Layar pengakuan dosa  tampak mulai redup. Tak ada yang tahu scenario apa yang akan terjadi selanjutnya, sebelum Si Jubah Putih tiba- tiba muncul kembali. Ia datang kepadaku sembari membawa sebuah kapak yang  tanpa diterka, ia layangkan kapak itu tepat. Tepat menyayat leherku.

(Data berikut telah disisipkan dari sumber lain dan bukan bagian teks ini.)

Context: an optimization exercise on an open-source flow, tuned for small area, a short achievable clock period and few clock cycles per item. The choices shown serve that exercise and are no tape-out recipe.
At most, simulation tests tie the RTL to the original design; equivalence was not proved.

==> inputs of run a <==
Design fc_layer, start of the top module:
module fc_layer #(
    parameter INPUT_SIZE  = 16,
    parameter OUTPUT_SIZE = 8,
    parameter DATA_WIDTH  = 8
)(
    input  logic                          clk,
    input  logic                          reset,
    input  logic                          start,
    output logic                          done,
    input  logic signed [INPUT_SIZE*DATA_WIDTH-1:0]  input_data_flat,
    input  logic signed [OUTPUT_SIZE*INPUT_SIZE*DATA_WIDTH-1:0] weights_flat,
    input  logic signed [OUTPUT_SIZE*DATA_WIDTH-1:0]            bias_flat,
    output logic signed [OUTPUT_SIZE*DATA_WIDTH-1:0] output_data_flat
);
==> flow/config.mk <==
export PLATFORM = sky130hd
export DESIGN_NAME = fc_layer
export DESIGN_NICKNAME = fc_layer
export VERILOG_FILES = /design/flow/design.v
export SDC_FILE = /design/flow/constraint.sdc
export NUM_CORES = 4
export LEC_CHECK = 0
export ABC_CLOCK_PERIOD_IN_PS = 4000
export CAP_MARGIN = 20
export CORE_AREA = 5 5 435 435
export DIE_AREA = 0 0 440 440
export SETUP_SLACK_MARGIN = 3
export SLEW_MARGIN = 20
export SYNTH_HIERARCHICAL = 1
export SYNTH_MINIMUM_KEEP_SIZE = 0
==> flow/constraint.sdc <==
create_clock -name core_clock -period 10.0 [get_ports {clk}]
set_input_delay 2.0000 -clock core_clock [delete_from_list [all_inputs] [get_ports {clk}]]
set_output_delay 2.0000 -clock core_clock [all_outputs]
set_load 0.01 [all_outputs]
standard.sh (not shown) runs the stock make flow with config.mk's settings and CLKGATE_MAP_FILE= SYNTH_SCRIPT=/design/flow/synth_recipe.tcl, a recipe that flattens the netlist after the stock synthesis.
==> flow/flow/run.sh <==
#!/bin/bash
# The standard layout, except that the ports are buffered with sky130_fd_sc_hd__buf_1
# rather than the delay buffer buffer_ports picks by itself.
set -euo pipefail
bash standard.sh "BUFFER_PORTS_ARGS=-buffer_cell sky130_fd_sc_hd__buf_1" finish > run_make.log 2>&1
==> inputs of run b, as changes to run a <==
Settings changed: ABC_CLOCK_PERIOD_IN_PS 4000 to default.
==> comparison table <==
metric	run b	run a
Status	no timing/DRC/antenna violations	no timing/DRC/antenna violations
Fraction of synthesized area in multiplexers	0.0114	0.0114
Xor/xnor share of the synthesized area	0.160	0.160
Maximum number of pins on one net before global-route repair	108	108
Data arrival at the endpoint of the critical path	7.59 ns	7.59 ns
Post-synth top flop	sky130_fd_sc_hd__edfxtp_1	sky130_fd_sc_hd__edfxtp_1
Sequential cell count	294	294
First-pass GRT wire length	500000 um	500000 um
Hold wc startpoint	lo_q[5][6]$_DFFE_PP_	lo_q[5][6]$_DFFE_PP_
Adder and majority cell fraction of the synthesized area	0.451	0.451
Share of final-layout standard cells stronger than drive strength 1	0.0978	0.0978
Final GP Congestion	1.07	1.07
Testbench counts of run a, summed over its fixed seeds: cycles 1,920, inferences 384.
Testbench counts of run b, summed over its fixed seeds: cycles 1,920, inferences 384.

Aku tak menutup mata. Tak menjerit. Tak ada rasa sakit. Hanya terkejut. Sedikit rasa terkejut. Akhirnya, aku terbangun juga,dari mimpi buruk itu.

***

Sel penjara yang kini menjadi tempatku berpijak setelah sekian pekan, dirasa tetap saja terasa dingin. Kini tubuhku sudah tak kuat menompa lutut kakiku yang semakin menyusut. Aku sakit. Sepertinya cukup parah, karena kini, aku terpaksa memuntahkan darah. Ini yang ke lima belas sepanjang enam jam belakangan ini.

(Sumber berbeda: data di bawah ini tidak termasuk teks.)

This design comes from an exercise in tuning for small area on the open sky130 flow, not from production work.
Function was checked by simulation only, so behaviour that the tests miss may differ from the original.
Power and IR drop assume default switching activity.

==> branch lagoon: inputs <==
Design risc_cpu, start of the top module:
module risc_cpu (
    input         clk, reset,
    output [31:0] PC,
    input  [31:0] Instr,
    output        MemWrite,
    output [31:0] Mem_WrAddr, Mem_WrData,
    input  [31:0] ReadData
);
==> module reg_file, before the edit <==
module reg_file (
    input         clk,
    input         we,
    input  [4:0]  wa,
    input  [31:0] wdx_lo, wdx_hi,    
    input  [4:0]  ra1,
    input         en1, inv1,
    input  [31:0] x1,
    input         x1sel,
    input  [4:0]  ra2,
    input         inv2,
    output [31:0] rd1, rd2,
    output        t
);
wire [30:0] ws, wns, s1a, s1b, s2a, s2b;
wire        pol1, pol2;
rf_toggle tg  (clk, t);
rf_wdec   dw  (wa, we, ws, wns);
rf_dec    d1a (ra1, en1, s1a);
rf_dec    d2a (ra2, 1'b1, s2a);
assign s1b = s1a;
assign s2b = s2a;
rf_pol    pl (t, ra1, ra2, en1, inv1, inv2, pol1, pol2);
wire [31:0] q [0:30];
genvar g, b;
generate
    for (g = 0; g < 31; g = g + 1) begin : row
        rf_row r (clk, ws[g], wns[g], (g < 16) ? wdx_lo : wdx_hi, q[g]);
    end
    for (b = 0; b < 32; b = b + 1) begin : col_b
        wire [30:0] col;
        for (g = 0; g < 31; g = g + 1) begin : c
            assign col[g] = q[g][b];
        end
        rf_rdbit  p1 (col, (b < 16) ? s1a : s1b, x1[b], x1sel, pol1, rd1[b]);
        rf_rdbit2 p2 (col, (b < 16) ? s2a : s2b, pol2, rd2[b]);
    end
endgenerate
endmodule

Aku takut kematian. Aku masih belum siap. Tapi, aku juga tak merasa akan ada secuil kebahagiaan yang tersisa jika aku masih ditakdirkan untuk  hidup.

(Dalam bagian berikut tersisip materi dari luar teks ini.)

This is an optimization exercise on Yosys and OpenROAD, whose aim is small area, a short achievable clock period and few clock cycles per item, not a production implementation. In this exercise RTL edits were held to simulation tests only and were not proved equivalent to the original. Power figures rest on the tool's default switching activity, not on a simulated workload.

// llnn_wrapper
module llnn_wrapper (
    input  logic        clk,
    input  logic        rst_n,
    input  logic [15:0] S_AXI_AWADDR,
    input  logic        S_AXI_AWVALID,
    output logic        S_AXI_AWREADY,
    input  logic [31:0] S_AXI_WDATA,
    input  logic [3:0]  S_AXI_WSTRB,
    input  logic        S_AXI_WVALID,
    output logic        S_AXI_WREADY,
    output logic [1:0]  S_AXI_BRESP,
    output logic        S_AXI_BVALID,
    input  logic        S_AXI_BREADY,
    input  logic [15:0] S_AXI_ARADDR,
    input  logic        S_AXI_ARVALID,
    output logic        S_AXI_ARREADY,
    output logic [31:0] S_AXI_RDATA,
    output logic [1:0]  S_AXI_RRESP,
    output logic        S_AXI_RVALID,
    input  logic        S_AXI_RREADY
);
    top u_net (
        .clk           (clk),
        .rst_n         (rst_n),
        .S_AXI_AWADDR  (S_AXI_AWADDR),
        .S_AXI_AWVALID (S_AXI_AWVALID),
        .S_AXI_AWREADY (S_AXI_AWREADY),
        .S_AXI_WDATA   (S_AXI_WDATA),
  ...
export LEC_CHECK = 0
export CAP_MARGIN = 35
export CORE_MARGIN = 2
export CORE_UTILIZATION = 60
export SLEW_MARGIN = 35
create_clock -name core_clock -period 20.0 [get_ports {clk}]
standard.sh (not shown) runs the stock make flow with config.mk's settings and CLKGATE_MAP_FILE= SYNTH_SCRIPT=/design/flow/synth_recipe.tcl, a recipe that flattens the netlist after the stock synthesis.
==> flow/flow/run.sh <==
#!/bin/bash
# The standard layout (standard.sh: the unchanged standard synthesis, then
# ORFS through finish) with these changes to how the layout is optimised:
#  * the port buffers inserted before global placement are
#    sky130_fd_sc_hd__buf_4 instead of the default pick (a delay buffer,
#    clkdlybuf4s50_1, ~0.5 ns each on every input-to-output path);
#  * repair_timing aims for 11.5 ns of setup slack on the 20 ns clock (the
#    design's paths are ~8.5 ns long; with the default margin nothing on them
#    is ever sized for speed);
#  * clock tree synthesis clusters flip-flops up to 60 um across (30 at most
#    per leaf buffer) and inserts no dummy loads, for a smaller clock tree.
# The clock, its period and every constraint are the standard flow's own.
set -euo pipefail
cd "$(dirname "$0")/.."
bash standard.sh "BUFFER_PORTS_ARGS=-buffer_cell sky130_fd_sc_hd__buf_4" \
  "SETUP_SLACK_MARGIN=11.5" \
  "CTS_ARGS=-sink_clustering_enable -repair_clock_nets -dont_use_dummy_load -sink_clustering_size 30 -sink_clustering_max_diameter 60" \
  finish > flow_make.log 2>&1
The first run finished with timing, DRC and antenna clean.
Testbench counts at the start, summed over its fixed seeds: cycles 5,760, inferences 384.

 Aku duduk bersandarkan dinding berlumut. Meraba- raba pijakan lantai semen ruang inapku untuk mencari debu. Akupun bersuci dengan tayamum.

Kerongkonganku kering, Pandanganku buram dan hidungku mulai basah. Aku menangis dalam diam. Sungkan pula aku kepada Tuhan. Bagaimana nanti, ketika aku harus menghadap- Nya?

Jreeeet… Jreeet… Jreet….

Untuk yang kedua kalinya, aku mendengar suara itu. Ia datang lagi. Menembus jeruji besi lagi.  Kali ini  jubahnya tak putih.

Hitam.

Aku berusaha tersenyum. Kupaksakan dengan keras agar pertanyaan itu kini dapat meluncur mulus dari bibir pucatku,

Haruskah Anda……

Haruskah Anda……

Haruskah Anda membawa aku,  pergi ke neraka?

***

(Oleh: Zilfania AM-pernah dimuat di Majalah Magnet) 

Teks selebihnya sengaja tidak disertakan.